PROBLEM = From the data that follows, copy every line with the string "default".

****************************************

This is an optimization exercise on Yosys and OpenROAD, whose aim is small area, a short achievable clock period and few clock cycles, not a production implementation.

## the previous run
// sdio_spi_engine
module sdio_spi_engine (
    input  wire        clk,
    input  wire        rst,             
    input  wire        op_valid,
    output wire        op_ready,
    input  wire [7:0]  op_sel,          
    input  wire [7:0]  op_index,
    input  wire [31:0] op_arg,
    input  wire [16:0] op_count,
    input  wire [9:0]  op_block_size,
    input  wire        op_mode,
    input  wire [1:0]  op_fn,
    input  wire [2:0]  op_width,
    output wire        res_valid,
    output wire [3:0]  res_code,
    output wire [7:0]  res_status,
    output wire [7:0]  res_stuff,
    output wire        ev_valid,
    output wire [2:0]  ev_kind,
    output reg  [7:0]  ev_tx,
    input  wire        ev_ready,
    input  wire [7:0]  ev_rx,
    input  wire        wd_valid,
    output wire        wd_ready,
    input  wire [7:0]  wd_data,
    output reg         rd_valid,
    output wire [7:0]  rd_data
);
    function [6:0] crc7_byte(input [6:0] acc, input [7:0] b);
        integer k;
        reg [6:0] r;
        reg fb;
        begin
            r = acc;
            for (k = 7; k >= 0; k = k - 1) begin
                fb = b[k] ^ r[6];
                r  = {r[5:0], 1'b0};
                if (fb) r = r ^ 7'h09;
            end
            crc7_byte = r;
        end
    endfunction
    function [15:0] crc16_byte(input [15:0] acc, input [7:0] b);
        integer k;
        reg [15:0] r;
        begin
            r = acc ^ {b, 8'h00};
            for (k = 0; k < 8; k = k + 1) begin
                if (r[15]) r = {r[14:0], 1'b0} ^ 16'h1021;
                else       r = {r[14:0], 1'b0};
            end
            crc16_byte = r;
        end
    endfunction
    localparam [5:0] S_CS1   = {3'd0, 3'd0},    
                     S_CS0   = {3'd0, 3'd1},    
                     S_CTX   = {3'd0, 3'd2},    
                     S_PTOK  = {3'd1, 3'd2},    
                     S_PDAT  = {3'd2, 3'd2},    
                     S_PCRC  = {3'd3, 3'd2},    
                     S_PSTOP = {3'd4, 3'd2},    
                     S_PLAST = {3'd5, 3'd2},    
  ...
For scale: ~940 cells after synthesis, ~86 flip-flops, ~7500 sq um of cells after synthesis.
Settings: LEC_CHECK=0, CAP_MARGIN=20, CORE_MARGIN=2, CORE_UTILIZATION=40, SETUP_SLACK_MARGIN=2.3, SLEW_MARGIN=20; clock period 5.0 ns.
standard.sh (not shown) runs the stock make flow with config.mk's settings and CLKGATE_MAP_FILE= SYNTH_SCRIPT=/design/flow/synth_recipe.tcl, a recipe that flattens the netlist after the stock synthesis.
==> flow/flow/run.sh <==
#!/bin/bash
# Layout flow: the standard ORFS flow, with the port buffers that
# buffer_ports inserts made from plain sky130_fd_sc_hd__buf_1 cells
# instead of the delay-buffer cell it picks by default. The make output
# of every step goes to standard.log; ORFS keeps each tool's own log
# under orfs/logs/.
set -euo pipefail
export BUFFER_PORTS_ARGS="-buffer_cell sky130_fd_sc_hd__buf_1"
bash standard.sh finish > standard.log 2>&1
Here is what was changed in the inputs of the current run compared with the previous run.
--- a/flow/design.v
+++ b/flow/design.v
@@ -66,17 +66,17 @@
                      S_GTOK  = {3'd3, 3'd3},    
                      S_GPAY  = {3'd4, 3'd3},    
                      S_GCRC  = {3'd5, 3'd3},    
                      S_DRT   = {3'd6, 3'd3},    
                      S_FIN   = {3'd7, 3'd3},    
                      S_CRIT1 = {3'd0, 3'd4},
                      S_CRIT0 = {3'd0, 3'd5},
                      S_IDLE  = {3'd0, 3'd6},
-                     S_PWAIT = {3'd1, 3'd6},    
+                     S_PWAIT = {3'd4, 3'd7},    
                      S_DONE  = {3'd0, 3'd7};    
     localparam [2:0] R_SUCCESS       = 3'd0,
                      R_UNSPECIFIED   = 3'd1,
                      R_NOT_READY     = 3'd2,
                      R_INV_RESP      = 3'd3,
                      R_INV_RESP_DATA = 3'd4,
                      R_INV_CRC       = 3'd5,
                      R_TIMEOUT       = 3'd6;
@@ -117,18 +117,18 @@
     wire [16:0] rem_dec = dec17(rem);
     wire [9:0]  cnt_inc = inc10(cnt);
     wire blk_last = (cnt == 10'h3FE);
     wire is63 = idx[1];
     wire is53 = idx[0] & ~idx[1];
     reg fault;
     assign ev_valid = ~(state[2] & state[1]) & ~fault;
     assign ev_kind  = state[2:0];
-    assign op_ready = (state == S_IDLE);
-    assign res_valid = (state == S_DONE);
+    assign op_ready = (state[2:0] == 3'd6);       
+    assign res_valid = (state[2:0] == 3'd7) & ~state[5];    
     assign res_code  = {fault, res};
     assign res_status = u[15:8];
     assign res_stuff  = ev_tx;     
     assign rd_data   = ev_tx;      
     assign wd_ready  = (state == S_PWAIT) |
                        (((state == S_PTOK) | (state == S_PDAT)) & ev_ready);
     wire [5:0] ix = op_index[5:0];
     wire idx_ok   = (op_index[7:6] == 2'b00) &&
@@ -180,22 +180,16 @@
                 S_PLAST: ev_tx <= crc16_nx[15:8];
                 S_PCRC:  ev_tx <= crc[7:0];
                 S_CRIT0: ev_tx <= 8'hFD;
                 default: ;
             endcase
         end
     end
     always @(posedge clk) begin
-        if (state == S_RDY || state == S_GTOK)
-            crc <= {6'b111111, ~((optype == T_PUT) & u[27]), 9'd0};
-        else if (ev_valid && ev_ready)
-            crc <= optype[1] ? crc16_nx : {crc[15:7], crc7_nx};
-    end
-    always @(posedge clk) begin
         rd_valid <= ~rst & (state == S_GPAY) & ev_ready;
         if (rst) begin
             state <= S_IDLE;
         end else begin
             case (state)
             S_IDLE: begin
                 if (op_valid) begin
                     res  <= R_SUCCESS;
@@ -232,30 +226,31 @@
                 end else if (optype == T_CMD && is63) begin
                     cnt   <= 10'd0;
                     state <= S_CTX;
                 end else begin
                     state <= S_RDY;
                 end
             end
             S_RDY: begin
-                if (ev_ready) begin
+                crc <= 16'h0000;                if (ev_ready) begin
                     if (rx_ff) begin
                         cnt   <= 10'd0;
                         state <= (optype == T_PUT) ? S_PTOK : S_CTX;
                     end else if (c_last199) begin
                         res   <= R_NOT_READY;
                         cnt   <= 10'd0;
                         state <= (optype == T_PUT) ? S_FIN : S_CS0;
                     end else begin
                         cnt <= cnt_inc;
                     end
                 end
             end
             S_CTX: if (ev_ready) begin
+                crc[6:0] <= crc7_nx;
                 cnt      <= cnt_inc;
                 if (c_last5) begin
                     cnt   <= 10'd0;
                     state <= S_RESP;
                 end
             end
             S_RESP: if (ev_ready) begin
                 u[15:8] <= ev_rx;
@@ -272,38 +267,41 @@
                 if (is_set && step != 2'd2 && res == R_SUCCESS) begin
                     step  <= step + 2'd1;
                     state <= S_CS1;
                 end else begin
                     state <= S_DONE;
                 end
             end
             S_GTOK: begin
+                crc <= 16'hFE00;
                 if (ev_ready) begin
                     cnt <= cnt_inc;
                     if (ev_rx == 8'hFE) begin
                         cnt   <= ~u[26:17];
                         state <= S_GPAY;
                     end else if (c_last199) begin
                         res   <= R_TIMEOUT;
                         state <= S_CS0;
                     end
                 end
             end
             S_GPAY: if (ev_ready) begin
+                crc     <= crc16_nx;
                 u[16:0] <= rem_dec;
                 rem1    <= (rem == 17'd2);
                 rem0    <= rem1;
                 cnt     <= cnt_inc;
                 if (blk_last || rem1) begin
                     cnt   <= 10'd0;
                     state <= S_GCRC;
                 end
             end
             S_GCRC: if (ev_ready) begin
+                crc   <= crc16_nx;
                 cnt   <= cnt_inc;
                 if (c_last1) begin
                     if ({ev_tx, ev_rx} != crc) begin
                         res   <= R_INV_CRC;
                         state <= S_CS0;
                     end else if (rem0) begin
                         state <= S_CS0;
                     end else begin
@@ -314,19 +312,21 @@
             end
             S_PTOK: if (ev_ready) begin
                 cnt <= ~u[26:17];
                 state <= !wd_valid ? S_PWAIT : (u[26:17] == 10'd1) ? S_PLAST : S_PDAT;
             end
             S_PWAIT: if (wd_valid) state <= blk_last ? S_PLAST : S_PDAT;
             S_PDAT: if (ev_ready) begin
                 cnt <= cnt_inc;
+                crc <= crc16_nx;
                 state <= !wd_valid ? S_PWAIT : (cnt == 10'h3FD) ? S_PLAST : S_PDAT;
             end
             S_PLAST: if (ev_ready) begin
+                crc   <= crc16_nx;
                 cnt   <= 10'd0;
                 state <= S_PCRC;
             end
             S_PCRC: if (ev_ready) begin
                 cnt   <= cnt_inc;
                 if (c_last1) state <= S_CRIT1;
             end
             S_CRIT1: if (ev_ready) begin
Results
[the current run vs the previous run] relative area change from synthesis to final layout: lower in the current run. Delta (the current run minus the previous run): number of buffers and inverters on the critical path shows a reduction of 1, global-route usage shows no meaningful change. From the previous run to the current run the numbers moved as follows: HPWL after detailed placement increased 500 microns; fraction of the mapped netlist area in adder cells essentially unchanged; final hold slack increased 0.024 ns. The current run: cell count lower than the previous run. Diff the previous run..the current run | number of vias per cell after detailed routing | negligible.
No functional check of the RTL was part of any run of this note.

-- what the ideal ports hide --
The results above use ideal ports. As a check the final layouts listed here were re-extracted and re-timed, cells and wires unchanged. Step 1 sets driving cells, clkbuf_16 on the clock port and buf_2 on the other inputs (assumed; they add their load-dependent delay and slew). Step 2 times the ports against the registers' clock, not the clock port: input delays grow and output delays shrink by t, the midpoint of the rising clock arrivals with the driver on. a / b / c = ideal / step 1 / step 2; a / b = the first two.
| run | t, ns | slack for setup (ns) | hold slack, ns |
|---|---|---|---|
| the previous run | 0.396 | 2.278 / 2.226 / 1.904 | 0.488 / 0.488 / 0.488 |
| the current run | 0.404 | 2.278 / 2.269 / 1.865 | 0.512 / 0.512 / 0.512 |
After both steps every run listed still meets setup and hold. For the current run, which loses most, drivers alone change the setup slack by -0.009 ns; drivers and shift together by -0.413 ns.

****************************************

RESPONSE TO THE EXERCISE =
# instead of the delay-buffer cell it picks by default. The make output
                 default: ;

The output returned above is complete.